I feel much like that tree – worn down by months of production, tired, dried up a bit. I’m quick to anger and tender of heart. Words cut me deep and easy these days.
Many things have built this weariness in me – the farm, the book, the election, the looming anniversary of Mom’s death. But here’s what I know, in time, life will bloom again.
My role, in this time of quiet, is to do the work before me. I have gotten some amazing feedback on my manuscript, so today, I go back to it after two deliberate weeks away. I have some structural changes to make, and some more specific edits to add. I feel the energy building for this project again – the time away and dormant has been healing and clarifying.
This afternoon, I will drive through the tree nursery with my dad as we pick out trees for the farm.

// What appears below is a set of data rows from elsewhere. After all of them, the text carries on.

$ cat config.mk
export PLATFORM = sky130hd
export DESIGN_NAME = mpeg_stream_sniffer_flat
export DESIGN_NICKNAME = d
export VERILOG_FILES = /design/src/hw/rtl/mss_pkg.sv /design/src/hw/rtl/mss_stream_if.sv /design/src/hw/rtl/mpeg_stream_sniffer.sv /design/src/flat_wrapper.sv
export SDC_FILE = /design/constraint.sdc
export NUM_CORES = 1
export LEC_CHECK = 0
export BUFFER_PORTS_ARGS = -buffer_cell sky130_fd_sc_hd__buf_4
export CORE_ASPECT_RATIO = 1.1
export CORE_MARGIN = 1
export CORE_UTILIZATION = 53
export DETAILED_ROUTE_END_ITERATION = 10
export GPL_TIMING_DRIVEN = 0
export PLACE_DENSITY = 0.69
export SETUP_SLACK_MARGIN = 0.05
export SLEW_MARGIN = 20
export SYNTH_ARGS = -nofsm -noshare
export SYNTH_HDL_FRONTEND = slang
export SYNTH_SLANG_ARGS = --single-unit
$ cat constraint.sdc
create_clock -name clk -period 27.1 [get_ports clk]
set_input_delay 6.775 -clock clk [delete_from_list [all_inputs] [get_ports clk]]
set_output_delay 6.775 -clock clk [all_outputs]
set_load 0.005 [all_outputs]
$ cat src/hw/rtl/mss_pkg.sv
// Package: shared types, codes and default sizes for the MPEG stream sniffer.
`default_nettype none

package mss_pkg;

  localparam int LOOKAHEAD_BYTES_DEF = 40;
  localparam int GARBAGE_LIMIT_DEF   = 1024;
  localparam int POSITION_BITS_DEF   = 36;
  localparam int OFFSET_W            = 36;

  typedef enum logic [2:0] {
    VERDICT_NONE    = 3'd0,
    VERDICT_BAD_ID3 = 3'd1,
    VERDICT_GARBAGE = 3'd2,
    VERDICT_START   = 3'd3,
    VERDICT_MP3     = 3'd4
  } verdict_t;

  typedef struct packed {
    logic [7:0] data_byte;
    logic       is_last;
  } in_word_t;

  typedef struct packed {
    logic [2:0]          verdict;
    logic [OFFSET_W-1:0] decision_offset;
  } out_word_t;

endpackage

`default_nettype wire

$ cat src/hw/rtl/mss_stream_if.sv
// Interface: valid/ready channel that carries one word per handshake.
`default_nettype none

interface mss_stream_if #(
  parameter type word_t = logic
);
  logic  valid;
  logic  ready;
  word_t payload;

  modport source (output valid, output payload, input ready);
  modport sink   (input valid, input payload, output ready);
endinterface

`default_nettype wire

$ cat src/hw/rtl/mpeg_stream_sniffer.sv
// Top level: byte-serial MPEG stream detector (ID3 skip, system start code, layer-III header).
//
//  channel   | dir | word             | handshake
//  ----------+-----+------------------+-------------------------------------------
//  in_chan   | in  | data_byte,is_last| valid && ready, one file byte per word
//  out_chan  | out | verdict,offset   | valid && ready, one word per is_last byte
//
// Flow: one byte is taken every cycle unless a stall holds the input register;
//   each byte is registered in the input register, then the window, counters
//   and verdict update when it advances. The result word of a file is
//   registered in the output register as its last byte advances.
// Reset: synchronous, active low; clears counters, verdict and both valid flags.
// Stalls: only a last byte waiting on a full, unread output register holds the
//   input register; every other byte advances regardless of out_chan.ready.
`default_nettype none

module mpeg_stream_sniffer #(
  parameter int LOOKAHEAD_BYTES = mss_pkg::LOOKAHEAD_BYTES_DEF,
  parameter int GARBAGE_LIMIT   = mss_pkg::GARBAGE_LIMIT_DEF,
  parameter int POSITION_BITS   = mss_pkg::POSITION_BITS_DEF
) (
  input  wire logic   clk,
  input  wire logic   rst_n,
  mss_stream_if.sink   in_chan,
  mss_stream_if.source out_chan
);

  localparam int PB     = POSITION_BITS;
  localparam int MISS_W = $clog2(GARBAGE_LIMIT + 1);
  localparam int OW     = mss_pkg::OFFSET_W;

  // Valid layer-III frame header: sync, version, layer, bitrate, rate, emphasis.
  function automatic logic frame_ok(input logic [31:0] w);
    logic ok;
    ok = 1'b1;
    if ((w & 32'hffe00000) != 32'hffe00000) ok = 1'b0;
    if ((w & 32'h00180000) == 32'h00080000) ok = 1'b0;
    if ((w & 32'h00060000) != 32'h00020000) ok = 1'b0;
    if ((w & 32'h0000f000) == 32'h00000000) ok = 1'b0;
    if ((w & 32'h0000f000) == 32'h0000f000) ok = 1'b0;
    if ((w & 32'h00000c00) == 32'h00000c00) ok = 1'b0;
    if ((w & 32'h00000003) == 32'h00000002) ok = 1'b0;
    return ok;
  endfunction

  // Input register
  logic       in_vld_r;
  logic [7:0] in_byte_r;
  logic       in_last_r;

  // Byte window: dl_r[i] sits LOOKAHEAD_BYTES - i behind the newest byte kept;
  // the oldest one drops out as each new byte shifts in.
  logic [7:0] dl_r [1:LOOKAHEAD_BYTES];
  logic [7:0] win  [0:LOOKAHEAD_BYTES];

  // Scan state
  logic [PB-1:0]     cur_r, cur_nxt;
  logic [PB-1:0]     next_r, next_nxt;
  logic [MISS_W-1:0] miss_r, miss_nxt;
  mss_pkg::verdict_t dec_v_r, dec_v_nxt;
  logic [PB-1:0]     dec_off_r, dec_off_nxt;

  // Output register
  logic              out_vld_r;
  mss_pkg::verdict_t out_verdict_r;
  logic [OW-1:0]     out_off_r;

  logic adv;
  logic in_rdy;

  // Hold the registered byte only when it closes a file and the result slot is busy.
  assign adv    = in_vld_r && !(in_last_r && out_vld_r && !out_chan.ready);
  assign in_rdy = !in_vld_r || adv;
  assign in_chan.ready = in_rdy;

  // Window as it looks once the registered byte has shifted in.
  always_comb begin
    for (int i = 0; i <= LOOKAHEAD_BYTES; i++) begin
      if (i < LOOKAHEAD_BYTES) begin
        win[i] = dl_r[i+1];
      end else begin
        win[i] = in_byte_r;
      end
    end
  end

  logic [31:0]   word;
  logic          is_id3;
  logic          bad_size;
  logic [27:0]   size7;
  logic          is_start;
  logic          is_frame;
  logic [PB-1:0] pos;
  logic          exam_en;
  logic          miss_chk;
  logic [PB+OW-1:0] off_wide;

  assign word     = {win[0], win[1], win[2], win[3]};
  assign is_id3   = (word[31:8] == 24'h494433);
  assign bad_size = win[6][7] | win[7][7] | win[8][7] | win[9][7];
  assign size7    = {win[6][6:0], win[7][6:0], win[8][6:0], win[9][6:0]};
  assign is_start = (word >= 32'h000001b7) && (word <= 32'h000001ef);
  assign is_frame = frame_ok(word);
  assign pos      = cur_r - PB'(LOOKAHEAD_BYTES);
  assign exam_en  = (dec_v_r == mss_pkg::VERDICT_NONE) &&
                    (cur_r >= PB'(LOOKAHEAD_BYTES)) && (pos == next_r);

  always_comb begin
    cur_nxt     = cur_r + PB'(1);
    next_nxt    = next_r;
    miss_nxt    = miss_r;
    dec_v_nxt   = dec_v_r;
    dec_off_nxt = dec_off_r;
    miss_chk    = 1'b0;
    if (exam_en) begin
      priority if (is_id3) begin
        if (bad_size) begin
          dec_v_nxt   = mss_pkg::VERDICT_BAD_ID3;
          dec_off_nxt = pos;
        end else begin
          // skip the tag: size times four plus one
          next_nxt = pos + PB'({size7, 2'b01});
          miss_nxt = MISS_W'(1);
          miss_chk = 1'b1;
        end
      end else if (is_start) begin
        dec_v_nxt   = mss_pkg::VERDICT_START;
        dec_off_nxt = pos;
      end else if (is_frame) begin
        dec_v_nxt   = mss_pkg::VERDICT_MP3;
        dec_off_nxt = pos;
      end else begin
        next_nxt = pos + PB'(1);
        miss_nxt = miss_r + MISS_W'(1);
        miss_chk = 1'b1;
      end
      if (miss_chk && (miss_nxt >= MISS_W'(GARBAGE_LIMIT))) begin
        dec_v_nxt   = mss_pkg::VERDICT_GARBAGE;
        dec_off_nxt = pos;
      end
    end
  end

  assign off_wide = (PB+OW)'(dec_off_nxt);

  // Control state
  always_ff @(posedge clk) begin
    if (!rst_n) begin
      in_vld_r  <= 1'b0;
      out_vld_r <= 1'b0;
      cur_r     <= '0;
      next_r    <= '0;
      miss_r    <= '0;
      dec_v_r   <= mss_pkg::VERDICT_NONE;
      dec_off_r <= '0;
    end else begin
      if (in_rdy) begin
        in_vld_r <= in_chan.valid;
      end
      if (adv && in_last_r) begin
        out_vld_r <= 1'b1;
      end else if (out_vld_r && out_chan.ready) begin
        out_vld_r <= 1'b0;
      end
      if (adv) begin
        if (in_last_r) begin
          // end of file: clear for the next one
          cur_r     <= '0;
          next_r    <= '0;
          miss_r    <= '0;
          dec_v_r   <= mss_pkg::VERDICT_NONE;
          dec_off_r <= '0;
        end else begin
          cur_r     <= cur_nxt;
          next_r    <= next_nxt;
          miss_r    <= miss_nxt;
          dec_v_r   <= dec_v_nxt;
          dec_off_r <= dec_off_nxt;
        end
      end
    end
  end

  // Payload: input word, byte window, result word
  always_ff @(posedge clk) begin
    if (in_chan.valid && in_rdy) begin
      in_byte_r <= in_chan.payload.data_byte;
      in_last_r <= in_chan.payload.is_last;
    end
    if (adv) begin
      for (int i = 1; i <= LOOKAHEAD_BYTES; i++) begin
        dl_r[i] <= win[i];
      end
    end
    if (adv && in_last_r) begin
      out_verdict_r <= dec_v_nxt;
      out_off_r     <= (dec_v_nxt == mss_pkg::VERDICT_NONE) ? '0 : off_wide[OW-1:0];
    end
  end

  assign out_chan.valid                   = out_vld_r;
  assign out_chan.payload.verdict         = out_verdict_r;
  assign out_chan.payload.decision_offset = out_off_r;

  // A decided verdict and its offset hold until the file ends.
  a_verdict_sticky: assert property (@(posedge clk) disable iff (!rst_n)
    (dec_v_r != mss_pkg::VERDICT_NONE) && !(adv && in_last_r)
      |=> (dec_v_r == $past(dec_v_r)) && (dec_off_r == $past(dec_off_r)))
    else $error("decided verdict changed before end of file");

  // Every state counter clears after the last byte of a file.
  a_clear_after_last: assert property (@(posedge clk) disable iff (!rst_n)
    adv && in_last_r |=> (cur_r == '0) && (miss_r == '0) && (next_r == '0) &&
                         (dec_v_r == mss_pkg::VERDICT_NONE))
    else $error("scan state not cleared after last byte");

  // While undecided, the miss count stays under the garbage limit.
  a_miss_bound: assert property (@(posedge clk) disable iff (!rst_n)
    (dec_v_r == mss_pkg::VERDICT_NONE) |-> (miss_r < MISS_W'(GARBAGE_LIMIT)))
    else $error("miss count reached limit without a verdict");

  // A new result only appears after a last byte advanced.
  a_result_from_last: assert property (@(posedge clk) disable iff (!rst_n)
    !$past(out_vld_r) && out_vld_r |-> $past(adv && in_last_r))
    else $error("result word without a last byte");

  // No verdict means no offset.
  a_none_zero_off: assert property (@(posedge clk) disable iff (!rst_n)
    out_vld_r && (out_verdict_r == mss_pkg::VERDICT_NONE) |-> (out_off_r == '0))
    else $error("offset reported without a verdict");

endmodule

`default_nettype wire

$ cat src/flat_wrapper.sv
// flat-port wrapper written by rule: the top's interface ports become plain ports
module mpeg_stream_sniffer_flat 
#(
  parameter int LOOKAHEAD_BYTES = mss_pkg::LOOKAHEAD_BYTES_DEF,
  parameter int GARBAGE_LIMIT   = mss_pkg::GARBAGE_LIMIT_DEF,
  parameter int POSITION_BITS   = mss_pkg::POSITION_BITS_DEF
)
  (clk, rst_n, in_chan_valid, in_chan_payload, in_chan_ready, out_chan_valid, out_chan_payload, out_chan_ready);
  mss_stream_if #(.word_t(mss_pkg::in_word_t)) in_chan_i ();
  mss_stream_if #(.word_t(mss_pkg::out_word_t)) out_chan_i ();
  input  wire logic clk;
  input  wire logic rst_n;
  input wire logic [$bits(in_chan_i.valid)-1:0] in_chan_valid;
  input wire logic [$bits(in_chan_i.payload)-1:0] in_chan_payload;
  output wire logic [$bits(in_chan_i.ready)-1:0] in_chan_ready;
  output wire logic [$bits(out_chan_i.valid)-1:0] out_chan_valid;
  output wire logic [$bits(out_chan_i.payload)-1:0] out_chan_payload;
  input wire logic [$bits(out_chan_i.ready)-1:0] out_chan_ready;
  assign in_chan_i.valid = in_chan_valid;
  assign in_chan_i.payload = in_chan_payload;
  assign in_chan_ready = in_chan_i.ready;
  assign out_chan_valid = out_chan_i.valid;
  assign out_chan_payload = out_chan_i.payload;
  assign out_chan_i.ready = out_chan_ready;
  mpeg_stream_sniffer #(.LOOKAHEAD_BYTES(LOOKAHEAD_BYTES), .GARBAGE_LIMIT(GARBAGE_LIMIT), .POSITION_BITS(POSITION_BITS)) u_core (.clk(clk), .rst_n(rst_n), .in_chan(in_chan_i), .out_chan(out_chan_i));
endmodule
==> results of run 1 <==
[synthesized netlist by cell type (25+ instances only)]
cell type and n:
sky130_fd_sc_hd__inv_1 51, sky130_fd_sc_hd__xor2_1 44, sky130_fd_sc_hd__clkbuf_1 53, sky130_fd_sc_hd__o2bb2ai_1 36, sky130_fd_sc_hd__nand3_1 38, sky130_fd_sc_hd__edfxtp_1 368, sky130_fd_sc_hd__dfxtp_1 124, sky130_fd_sc_hd__nand4_1 34
sky130_fd_sc_hd__a21oi_1 48, sky130_fd_sc_hd__o21ai_0 84, sky130_fd_sc_hd__xnor2_1 68, sky130_fd_sc_hd__nor2_1 100, sky130_fd_sc_hd__nor4_1 25, sky130_fd_sc_hd__nor3_1 31, sky130_fd_sc_hd__and2_1 37, sky130_fd_sc_hd__nand2_1 109
sky130_fd_sc_hd__ha_1 33
[flip-flops by register name, indices dropped and copies added, names as in the netlist]
| signal | flops |
|---|---|
| u_core.cur_r | 36 |
| u_core.dec_off_r | 36 |
| u_core.dec_v_r | 3 |
| u_core.dl_r | 320 |
| u_core.in_byte_r | 8 |
| u_core.in_last_r | 1 |
| u_core.in_vld_r | 1 |
| u_core.miss_r | 11 |
| u_core.next_r | 36 |
| u_core.out_chan.valid | 1 |
| u_core.out_off_r | 36 |
| u_core.out_verdict_r | 3 |
[per-layer routing]
metal / part of all wire [%] / up-vias / GRT usage [%] / routed length (microns)
met4: 4.1 / 2 / 11.0 / 1920
li1: - / 6266 / - / -
met5: 0.091 / - / 0.744 / 43
met3: 4.3 / 99 / 3.29 / 2020
met1: 45 / 6447 / 32.5 / 21100
met2: 47 / 332 / 38.8 / 22100
[worst paths after layout]
kind / start / end / depth (start not counted)
max: out_chan_ready / in_chan_ready / 4
min: u_core.dl_r[0][44]$_DFFE_PP_ / u_core.dl_r[0][36]$_DFFE_PP_ / 0
max reg2reg: u_core.dl_r[0][30]$_DFFE_PP_ / u_core.next_r[20]$_SDFFE_PN0P_ / 17
min reg2reg: u_core.dl_r[0][44]$_DFFE_PP_ / u_core.dl_r[0][36]$_DFFE_PP_ / 0
[logic make-up after synthesis]
| logic type | synth area share [%] |
|---|---|
| AOI/OAI and AO/OA | 10.1 |
| muxes | 0.842 |
| and+or+nand+nor | 13.9 |
| adders and majority gates | 2.00 |
| buffers and inverters | 2.62 |
| DFF | 65.5 |
| xor gates and xnor gates | 4.97 |
[where the power goes]
part,switching [mW],total [mW],internal [mW]
combinational,0.0231,0.0336,0.0105
clock,0.288,0.650,0.362
sequential,0.00900,0.843,0.834
[layout make-up]
cell class	count	area, sq um
multi-input combinational	996	6580
tap	500	626
buffer	77	345
fill	3053	14900
inverter	52	200
timing repair buffer	58	536
clock inverter	24	262
sequential	492	13500
clock buffer	66	1270
[stage by stage]
stage	setup WS (ns)	power, mW	hold slack [ns]
after floorplan	10.67	0.881	0.400
after global placement	6.76	0.899	0.401
after detailed placement	12.80	0.893	0.405
after CTS	12.80	1.54	0.414
after global routing	12.76	1.57	0.414
final	12.80	1.53	0.412
[worst max-delay path: cells and delay by family]
kind / cells / cell delay, ns
AND/OR/NAND/NOR: 2 / 0.50
buffers and inverters: 2 / 0.25
==> flow_metrics.env, run 1 <==
export IMPL_end_kind="primary output"
export IMPL_power_per_cell_area_mw_per_mm2=65.4
export IMPL_h_tree_depth=2
export IMPL_drt_initial_drc_count=884
export IMPL_worst_pin_slew_ns=1.12
export IMPL_crit_chain="buf_4 > nand2b_1 > or2_2 > buf_4"
export IMPL_maxClockFrequency_ghz=0.0699
export IMPL_globalplace_congestion=0.930
export IMPL_layout_cells_most_common="sky130_fd_sc_hd__edfxtp_1"
export IMPL_clock_insertion_delay_worst_skew_ns=0.60
export IMPL_holdCritPathClass="reg -> reg"
export IMPL_post_route_cells_drive_above_1_share_pct=10.1
export IMPL_fin_area_sq_mm=0.0233
export IMPL_cts_resized_gates=0
export IMPL_timing_setup_critical_path_class="in -> out"
export IMPL_syn2layout_area_growth_pct=13.1
export IMPL_synth_avg_cell_area_sq_um=12.8
export IMPL_sequential_fraction_of_the_synthesis_area_pct=65.5
export IMPL_slowest_cp_cell="sky130_fd_sc_hd__or2_2"
export IMPL_detail_route_wl_per_cell_microns=20.8
export IMPL_report_final_slew_viol_count=0
export IMPL_post_drt_via_cell_ratio=5.80
export IMPL_final_hold_violation_count=0
export IMPL_syn_nets=1663
export IMPL_row_count=75
export IMPL_place_area_sq_mm=0.0218
export IMPL_yosysWarningCount=0
export IMPL_run_status="complete, no violations"
export IMPL_drt_wl_total_microns=47200
export IMPL_timing_max_cap_violations=0
export IMPL_finish_net_count=1771
export IMPL_drc=0
export IMPL_cts_hold_buf=0
export IMPL_grt_pass1_wl_microns=72300
export IMPL_yosys_cell_types_count=80
export IMPL_route_antenna_remaining_nets=0
export IMPL_post_layout_nonfiller_instances=2265
export IMPL_fin_crit_sh_pct=52.8
export IMPL_initial_core_util_pct=53.9
export IMPL_synth_top_cells_by_area="sky130_fd_sc_hd__edfxtp_1 54%, sky130_fd_sc_hd__dfxtp_1 12%, sky130_fd_sc_hd__xnor2_1 2.9%, sky130_fd_sc_hd__o21ai_0 2.0%, sky130_fd_sc_hd__ha_1 2.0%"
export IMPL_floorplan_die_width_microns=190
export IMPL_worst_r2r_setup_slack_ns=21.26
export IMPL_post_synth_inst_count=1617
export IMPL_tritoncts="done"
export IMPL_dp_hpwl_microns=33500
export IMPL_critPathRequiredTime_ns=20.32
export IMPL_final_cell_mix="368 x sky130_fd_sc_hd__edfxtp_1, 124 x sky130_fd_sc_hd__dfxtp_1, 109 x sky130_fd_sc_hd__nand2_1"
export IMPL_clk_pin_slew_ns=0.06
export IMPL_setup_worst_path_start_class="input pin"
export IMPL_die_area_sq_mm=0.0398
export IMPL_critical_path_top_cell_by_count="sky130_fd_sc_hd__buf_4"
export IMPL_antenna_violations_before_repair=0
export IMPL_total_leakage_power_nw=8.28
export IMPL_synth_ff_latch_count=492
export IMPL_clock_sink_count=492
export IMPL_slowest_delay_ns=0.33
export IMPL_layout_core_utilization_pct=61.0
export IMPL_fin_setup_tns_ns=0
export IMPL_synth_ff_type="sky130_fd_sc_hd__edfxtp_1"
export IMPL_cts_buffer_depth=3
export IMPL_num_antenna_cells=0
export IMPL_chipHeight_microns=209
export IMPL_io_buffers=53
export IMPL_cts_inserted_buffers=48
export IMPL_clockRootBuffer="sky130_fd_sc_hd__clkbuf_16"
export IMPL_path_max_fanout=3
export IMPL_cp_arrival_ns=7.53
export IMPL_grt_use_total_pct=24.1
export IMPL_slew_limit_headroom_pct=24.6
export IMPL_fin_worst_skew_ns=0.0224
export IMPL_post_cts_setup_buffer_count=0
export IMPL_ios=54
export IMPL_drtPass1Iterations=5
export IMPL_pin_count_of_the_biggest_net_entering_global_routing=94
export IMPL_synth_area_leader_cell="sky130_fd_sc_hd__edfxtp_1"
export IMPL_floorplan_core_area_sq_mm=0.0383
export IMPL_placedCellCount=2175
export IMPL_synthesis_area_sq_mm=0.0206
export IMPL_number_of_global_route_vias_before_repair=12700
export IMPL_via_count=13100
export IMPL_synth_edff_count=368
export IMPL_synth_async_sr_flop_share_pct=0
export IMPL_max_vdd_ir_drop_mv=0.0646
export IMPL_gr_total_overflow=0
export IMPL_unrepaired_setup_endpoints_after_global_routing="no"
export IMPL_setup_viol_count_final=0
export IMPL_final_critical_period_ns=14.30
export IMPL_yosysTopAreaCellShare_pct=53.5
(Power assumes the default switching activity.)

We have some privacy screens to put in, and beds of evergreen and nandina to lay out. Plus, soon, we start to build my barn for concerts and animals. The dream is coming together.
This morning, I read from Genesis about Abram and God’s promise to bring a great nation from him. Like me, Abram could not wait to see that happen, so he “made it happen,” using Sarai’s slave Hagar to father his child. I cannot help but wonder if God sighed in that moment – realizing that now things would be so much more complicated because of Abram’s impatience.
So I am reminded that much of obedience is waiting. Like the red bud. Resting and dormant until she blasts glorious with purple.